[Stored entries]
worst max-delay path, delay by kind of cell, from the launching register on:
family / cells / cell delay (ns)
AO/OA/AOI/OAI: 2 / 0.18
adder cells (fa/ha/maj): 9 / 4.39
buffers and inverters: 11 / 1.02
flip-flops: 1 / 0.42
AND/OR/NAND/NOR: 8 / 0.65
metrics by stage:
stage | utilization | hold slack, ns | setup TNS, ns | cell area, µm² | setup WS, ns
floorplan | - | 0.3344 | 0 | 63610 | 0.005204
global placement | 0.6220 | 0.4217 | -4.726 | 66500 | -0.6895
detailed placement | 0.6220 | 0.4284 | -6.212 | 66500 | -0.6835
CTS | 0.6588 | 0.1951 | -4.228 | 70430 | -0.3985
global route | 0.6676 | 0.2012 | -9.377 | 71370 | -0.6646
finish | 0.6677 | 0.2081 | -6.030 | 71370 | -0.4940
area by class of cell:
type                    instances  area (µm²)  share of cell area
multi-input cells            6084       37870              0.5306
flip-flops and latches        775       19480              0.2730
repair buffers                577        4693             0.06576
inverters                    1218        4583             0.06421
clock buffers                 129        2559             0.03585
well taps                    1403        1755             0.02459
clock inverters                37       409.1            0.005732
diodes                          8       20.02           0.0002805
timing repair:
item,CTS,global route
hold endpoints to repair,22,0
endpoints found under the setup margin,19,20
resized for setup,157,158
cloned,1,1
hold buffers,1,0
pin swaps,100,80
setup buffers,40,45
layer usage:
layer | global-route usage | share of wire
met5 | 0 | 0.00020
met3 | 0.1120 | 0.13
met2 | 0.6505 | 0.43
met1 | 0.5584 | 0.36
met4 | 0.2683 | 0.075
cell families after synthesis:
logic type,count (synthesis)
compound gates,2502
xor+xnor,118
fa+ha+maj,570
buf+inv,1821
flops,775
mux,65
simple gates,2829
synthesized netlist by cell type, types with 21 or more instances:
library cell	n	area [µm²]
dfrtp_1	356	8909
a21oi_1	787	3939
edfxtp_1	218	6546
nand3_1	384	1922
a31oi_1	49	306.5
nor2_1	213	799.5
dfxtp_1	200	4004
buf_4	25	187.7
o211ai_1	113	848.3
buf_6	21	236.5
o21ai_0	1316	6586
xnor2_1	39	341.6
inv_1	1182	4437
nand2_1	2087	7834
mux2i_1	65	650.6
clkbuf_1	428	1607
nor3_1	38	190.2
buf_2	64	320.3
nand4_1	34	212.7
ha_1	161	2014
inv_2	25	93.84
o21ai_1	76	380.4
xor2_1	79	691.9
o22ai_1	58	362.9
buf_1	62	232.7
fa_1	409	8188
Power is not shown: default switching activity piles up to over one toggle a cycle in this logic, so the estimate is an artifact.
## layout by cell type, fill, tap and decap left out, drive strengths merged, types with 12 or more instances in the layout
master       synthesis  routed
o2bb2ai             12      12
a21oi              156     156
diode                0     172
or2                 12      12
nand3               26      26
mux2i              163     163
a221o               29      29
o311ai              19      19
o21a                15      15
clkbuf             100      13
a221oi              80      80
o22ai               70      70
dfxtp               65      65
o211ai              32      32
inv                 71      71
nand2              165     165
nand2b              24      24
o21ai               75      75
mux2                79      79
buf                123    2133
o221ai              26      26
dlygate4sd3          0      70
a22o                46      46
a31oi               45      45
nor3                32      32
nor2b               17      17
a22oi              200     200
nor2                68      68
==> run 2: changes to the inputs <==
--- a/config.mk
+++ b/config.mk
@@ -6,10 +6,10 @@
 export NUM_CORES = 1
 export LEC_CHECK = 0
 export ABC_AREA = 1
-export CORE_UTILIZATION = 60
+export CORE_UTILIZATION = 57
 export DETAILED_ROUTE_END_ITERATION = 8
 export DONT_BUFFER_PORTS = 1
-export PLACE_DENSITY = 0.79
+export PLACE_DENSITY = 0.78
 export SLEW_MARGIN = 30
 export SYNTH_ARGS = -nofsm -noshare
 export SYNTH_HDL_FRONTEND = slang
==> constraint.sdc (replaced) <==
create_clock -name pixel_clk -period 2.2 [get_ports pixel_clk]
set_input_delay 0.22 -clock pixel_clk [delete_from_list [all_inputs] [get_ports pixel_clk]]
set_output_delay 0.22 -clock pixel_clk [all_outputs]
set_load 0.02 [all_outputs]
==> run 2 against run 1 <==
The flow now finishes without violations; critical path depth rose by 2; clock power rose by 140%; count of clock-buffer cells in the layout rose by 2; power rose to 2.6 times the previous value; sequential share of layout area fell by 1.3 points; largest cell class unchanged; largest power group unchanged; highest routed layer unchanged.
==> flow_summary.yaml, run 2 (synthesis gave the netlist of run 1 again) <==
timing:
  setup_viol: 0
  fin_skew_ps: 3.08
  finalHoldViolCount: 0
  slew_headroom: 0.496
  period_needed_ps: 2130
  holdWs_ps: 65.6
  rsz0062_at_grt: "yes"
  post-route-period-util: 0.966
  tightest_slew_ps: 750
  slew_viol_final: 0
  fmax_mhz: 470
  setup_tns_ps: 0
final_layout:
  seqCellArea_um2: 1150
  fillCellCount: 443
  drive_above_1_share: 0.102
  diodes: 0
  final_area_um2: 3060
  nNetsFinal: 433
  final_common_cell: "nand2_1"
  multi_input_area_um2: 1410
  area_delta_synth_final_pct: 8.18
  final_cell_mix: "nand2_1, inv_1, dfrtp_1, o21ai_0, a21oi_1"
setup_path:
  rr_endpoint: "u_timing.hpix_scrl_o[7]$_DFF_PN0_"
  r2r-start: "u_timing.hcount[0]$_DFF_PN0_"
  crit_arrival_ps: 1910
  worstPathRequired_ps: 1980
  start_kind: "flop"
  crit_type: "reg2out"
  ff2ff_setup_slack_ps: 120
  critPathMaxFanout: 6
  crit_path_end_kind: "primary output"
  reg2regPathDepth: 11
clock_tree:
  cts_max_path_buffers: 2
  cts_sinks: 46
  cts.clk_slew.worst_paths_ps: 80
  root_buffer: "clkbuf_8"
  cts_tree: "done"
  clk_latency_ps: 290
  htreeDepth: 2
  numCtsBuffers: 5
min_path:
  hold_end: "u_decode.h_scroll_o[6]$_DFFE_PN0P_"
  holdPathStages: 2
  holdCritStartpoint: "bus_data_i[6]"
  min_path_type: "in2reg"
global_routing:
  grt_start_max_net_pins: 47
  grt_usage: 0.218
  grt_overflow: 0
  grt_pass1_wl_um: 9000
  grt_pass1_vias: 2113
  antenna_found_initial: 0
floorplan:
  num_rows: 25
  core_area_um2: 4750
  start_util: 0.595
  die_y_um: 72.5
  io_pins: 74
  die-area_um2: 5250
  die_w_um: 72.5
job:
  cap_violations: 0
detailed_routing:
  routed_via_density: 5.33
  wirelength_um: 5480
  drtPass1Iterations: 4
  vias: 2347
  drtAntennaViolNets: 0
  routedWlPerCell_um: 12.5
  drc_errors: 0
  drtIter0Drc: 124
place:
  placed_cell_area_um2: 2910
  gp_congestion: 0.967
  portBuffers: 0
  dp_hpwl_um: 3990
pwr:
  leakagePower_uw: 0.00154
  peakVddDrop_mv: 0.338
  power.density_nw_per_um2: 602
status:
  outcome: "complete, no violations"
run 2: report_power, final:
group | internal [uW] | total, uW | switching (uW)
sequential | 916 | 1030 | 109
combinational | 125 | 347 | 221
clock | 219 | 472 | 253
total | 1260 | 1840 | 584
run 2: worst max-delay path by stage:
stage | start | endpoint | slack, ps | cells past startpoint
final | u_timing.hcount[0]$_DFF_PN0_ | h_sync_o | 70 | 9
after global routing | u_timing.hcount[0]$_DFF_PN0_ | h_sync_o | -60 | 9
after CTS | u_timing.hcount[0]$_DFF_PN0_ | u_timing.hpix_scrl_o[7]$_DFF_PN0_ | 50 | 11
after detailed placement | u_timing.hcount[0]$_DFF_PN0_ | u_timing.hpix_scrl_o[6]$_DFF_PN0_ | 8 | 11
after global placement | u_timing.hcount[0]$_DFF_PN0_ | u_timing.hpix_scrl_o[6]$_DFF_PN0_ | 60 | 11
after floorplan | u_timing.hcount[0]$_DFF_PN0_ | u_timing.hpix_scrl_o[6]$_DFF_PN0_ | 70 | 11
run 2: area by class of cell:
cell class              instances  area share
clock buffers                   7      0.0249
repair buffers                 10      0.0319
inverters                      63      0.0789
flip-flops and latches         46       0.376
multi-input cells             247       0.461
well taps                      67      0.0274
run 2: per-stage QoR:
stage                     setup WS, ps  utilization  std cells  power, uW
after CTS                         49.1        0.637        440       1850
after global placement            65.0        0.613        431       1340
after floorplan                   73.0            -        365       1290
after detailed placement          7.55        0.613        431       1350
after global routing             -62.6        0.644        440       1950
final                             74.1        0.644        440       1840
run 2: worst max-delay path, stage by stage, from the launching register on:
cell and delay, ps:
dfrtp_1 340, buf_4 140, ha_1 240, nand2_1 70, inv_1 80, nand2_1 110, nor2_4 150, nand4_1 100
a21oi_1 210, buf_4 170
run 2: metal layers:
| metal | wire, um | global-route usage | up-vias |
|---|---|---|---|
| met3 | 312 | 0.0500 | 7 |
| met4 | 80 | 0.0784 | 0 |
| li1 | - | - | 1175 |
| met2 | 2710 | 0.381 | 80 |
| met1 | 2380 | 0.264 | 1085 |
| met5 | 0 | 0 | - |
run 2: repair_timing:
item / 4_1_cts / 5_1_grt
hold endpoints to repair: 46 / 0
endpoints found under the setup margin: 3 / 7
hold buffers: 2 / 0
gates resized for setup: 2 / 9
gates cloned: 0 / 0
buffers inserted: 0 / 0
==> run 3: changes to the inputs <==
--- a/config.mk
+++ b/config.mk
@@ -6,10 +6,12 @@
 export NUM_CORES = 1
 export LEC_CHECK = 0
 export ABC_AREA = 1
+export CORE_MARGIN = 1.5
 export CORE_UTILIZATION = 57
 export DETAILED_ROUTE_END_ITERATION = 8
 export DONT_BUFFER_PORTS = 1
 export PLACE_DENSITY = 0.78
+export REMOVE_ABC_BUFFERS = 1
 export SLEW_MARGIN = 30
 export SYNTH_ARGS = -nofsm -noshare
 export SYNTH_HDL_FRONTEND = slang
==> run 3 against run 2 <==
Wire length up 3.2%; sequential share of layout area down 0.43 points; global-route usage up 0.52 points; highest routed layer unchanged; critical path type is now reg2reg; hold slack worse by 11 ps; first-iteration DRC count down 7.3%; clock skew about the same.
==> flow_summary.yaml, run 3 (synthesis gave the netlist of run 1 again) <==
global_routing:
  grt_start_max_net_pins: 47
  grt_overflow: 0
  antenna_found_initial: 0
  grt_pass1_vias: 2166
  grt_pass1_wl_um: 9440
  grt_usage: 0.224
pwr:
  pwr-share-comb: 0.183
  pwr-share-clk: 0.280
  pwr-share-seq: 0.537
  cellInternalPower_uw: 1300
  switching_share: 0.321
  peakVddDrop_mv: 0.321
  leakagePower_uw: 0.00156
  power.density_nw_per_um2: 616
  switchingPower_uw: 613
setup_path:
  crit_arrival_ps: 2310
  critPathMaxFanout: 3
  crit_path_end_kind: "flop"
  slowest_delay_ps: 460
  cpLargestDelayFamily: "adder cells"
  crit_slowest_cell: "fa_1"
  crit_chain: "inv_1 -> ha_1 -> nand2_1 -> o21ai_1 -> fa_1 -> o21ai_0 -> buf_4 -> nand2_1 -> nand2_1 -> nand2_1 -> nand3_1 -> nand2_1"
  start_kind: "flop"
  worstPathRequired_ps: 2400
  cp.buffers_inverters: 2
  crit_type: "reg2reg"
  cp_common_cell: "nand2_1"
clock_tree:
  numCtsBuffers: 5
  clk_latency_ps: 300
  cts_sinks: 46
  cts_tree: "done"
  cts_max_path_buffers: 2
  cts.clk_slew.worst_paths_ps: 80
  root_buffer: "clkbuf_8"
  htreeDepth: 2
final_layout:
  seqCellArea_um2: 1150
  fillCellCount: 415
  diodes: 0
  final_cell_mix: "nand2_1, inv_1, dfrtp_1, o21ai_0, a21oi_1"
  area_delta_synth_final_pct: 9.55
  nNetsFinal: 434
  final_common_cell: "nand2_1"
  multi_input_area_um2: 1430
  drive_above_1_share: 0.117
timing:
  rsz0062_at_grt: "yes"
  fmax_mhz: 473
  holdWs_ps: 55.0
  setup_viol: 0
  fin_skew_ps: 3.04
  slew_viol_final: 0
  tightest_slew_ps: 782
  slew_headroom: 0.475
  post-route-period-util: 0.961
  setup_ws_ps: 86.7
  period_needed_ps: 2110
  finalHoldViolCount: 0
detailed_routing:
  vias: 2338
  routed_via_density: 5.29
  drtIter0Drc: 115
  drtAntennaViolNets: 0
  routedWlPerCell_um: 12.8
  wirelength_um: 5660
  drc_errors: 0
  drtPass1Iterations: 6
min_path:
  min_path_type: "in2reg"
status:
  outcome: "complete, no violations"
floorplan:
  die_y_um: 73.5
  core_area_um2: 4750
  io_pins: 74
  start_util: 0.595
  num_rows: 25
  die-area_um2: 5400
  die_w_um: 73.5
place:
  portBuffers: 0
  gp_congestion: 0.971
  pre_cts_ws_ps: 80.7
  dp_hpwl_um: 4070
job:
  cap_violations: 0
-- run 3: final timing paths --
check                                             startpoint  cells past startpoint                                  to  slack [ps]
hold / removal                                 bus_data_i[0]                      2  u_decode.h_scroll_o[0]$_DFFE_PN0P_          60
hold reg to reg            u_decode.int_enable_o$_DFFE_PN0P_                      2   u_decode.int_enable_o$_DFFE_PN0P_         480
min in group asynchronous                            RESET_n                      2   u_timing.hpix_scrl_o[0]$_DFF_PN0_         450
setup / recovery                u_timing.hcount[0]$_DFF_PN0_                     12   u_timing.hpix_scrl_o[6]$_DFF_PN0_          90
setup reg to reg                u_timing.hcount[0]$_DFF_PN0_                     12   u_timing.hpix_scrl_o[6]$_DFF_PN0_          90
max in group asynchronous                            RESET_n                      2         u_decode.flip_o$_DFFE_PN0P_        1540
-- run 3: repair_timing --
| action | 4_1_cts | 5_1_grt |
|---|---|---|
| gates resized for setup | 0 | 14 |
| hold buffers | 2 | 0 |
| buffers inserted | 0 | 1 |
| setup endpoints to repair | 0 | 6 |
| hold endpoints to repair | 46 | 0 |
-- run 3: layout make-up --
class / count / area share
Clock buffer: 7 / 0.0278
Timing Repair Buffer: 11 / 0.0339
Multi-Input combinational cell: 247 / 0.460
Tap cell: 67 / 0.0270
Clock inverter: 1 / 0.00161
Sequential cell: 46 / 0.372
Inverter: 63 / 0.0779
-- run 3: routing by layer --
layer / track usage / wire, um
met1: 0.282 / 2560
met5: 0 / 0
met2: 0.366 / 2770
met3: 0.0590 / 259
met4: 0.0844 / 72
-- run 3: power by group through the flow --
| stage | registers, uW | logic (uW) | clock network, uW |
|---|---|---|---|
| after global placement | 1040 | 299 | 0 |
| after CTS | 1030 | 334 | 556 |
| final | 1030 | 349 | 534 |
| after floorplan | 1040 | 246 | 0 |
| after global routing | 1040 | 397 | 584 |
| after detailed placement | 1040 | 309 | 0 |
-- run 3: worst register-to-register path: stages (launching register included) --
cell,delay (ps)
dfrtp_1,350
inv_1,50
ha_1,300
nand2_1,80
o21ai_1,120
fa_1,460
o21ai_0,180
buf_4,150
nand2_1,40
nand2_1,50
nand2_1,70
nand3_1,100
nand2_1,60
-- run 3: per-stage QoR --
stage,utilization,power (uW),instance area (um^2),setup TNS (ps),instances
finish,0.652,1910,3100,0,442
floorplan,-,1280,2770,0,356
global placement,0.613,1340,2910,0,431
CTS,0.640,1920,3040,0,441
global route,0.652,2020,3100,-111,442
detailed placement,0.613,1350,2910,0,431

** Aim of the task **
Total the lines in the records above that contain the string "item". Write only that total.

** Answer space **
2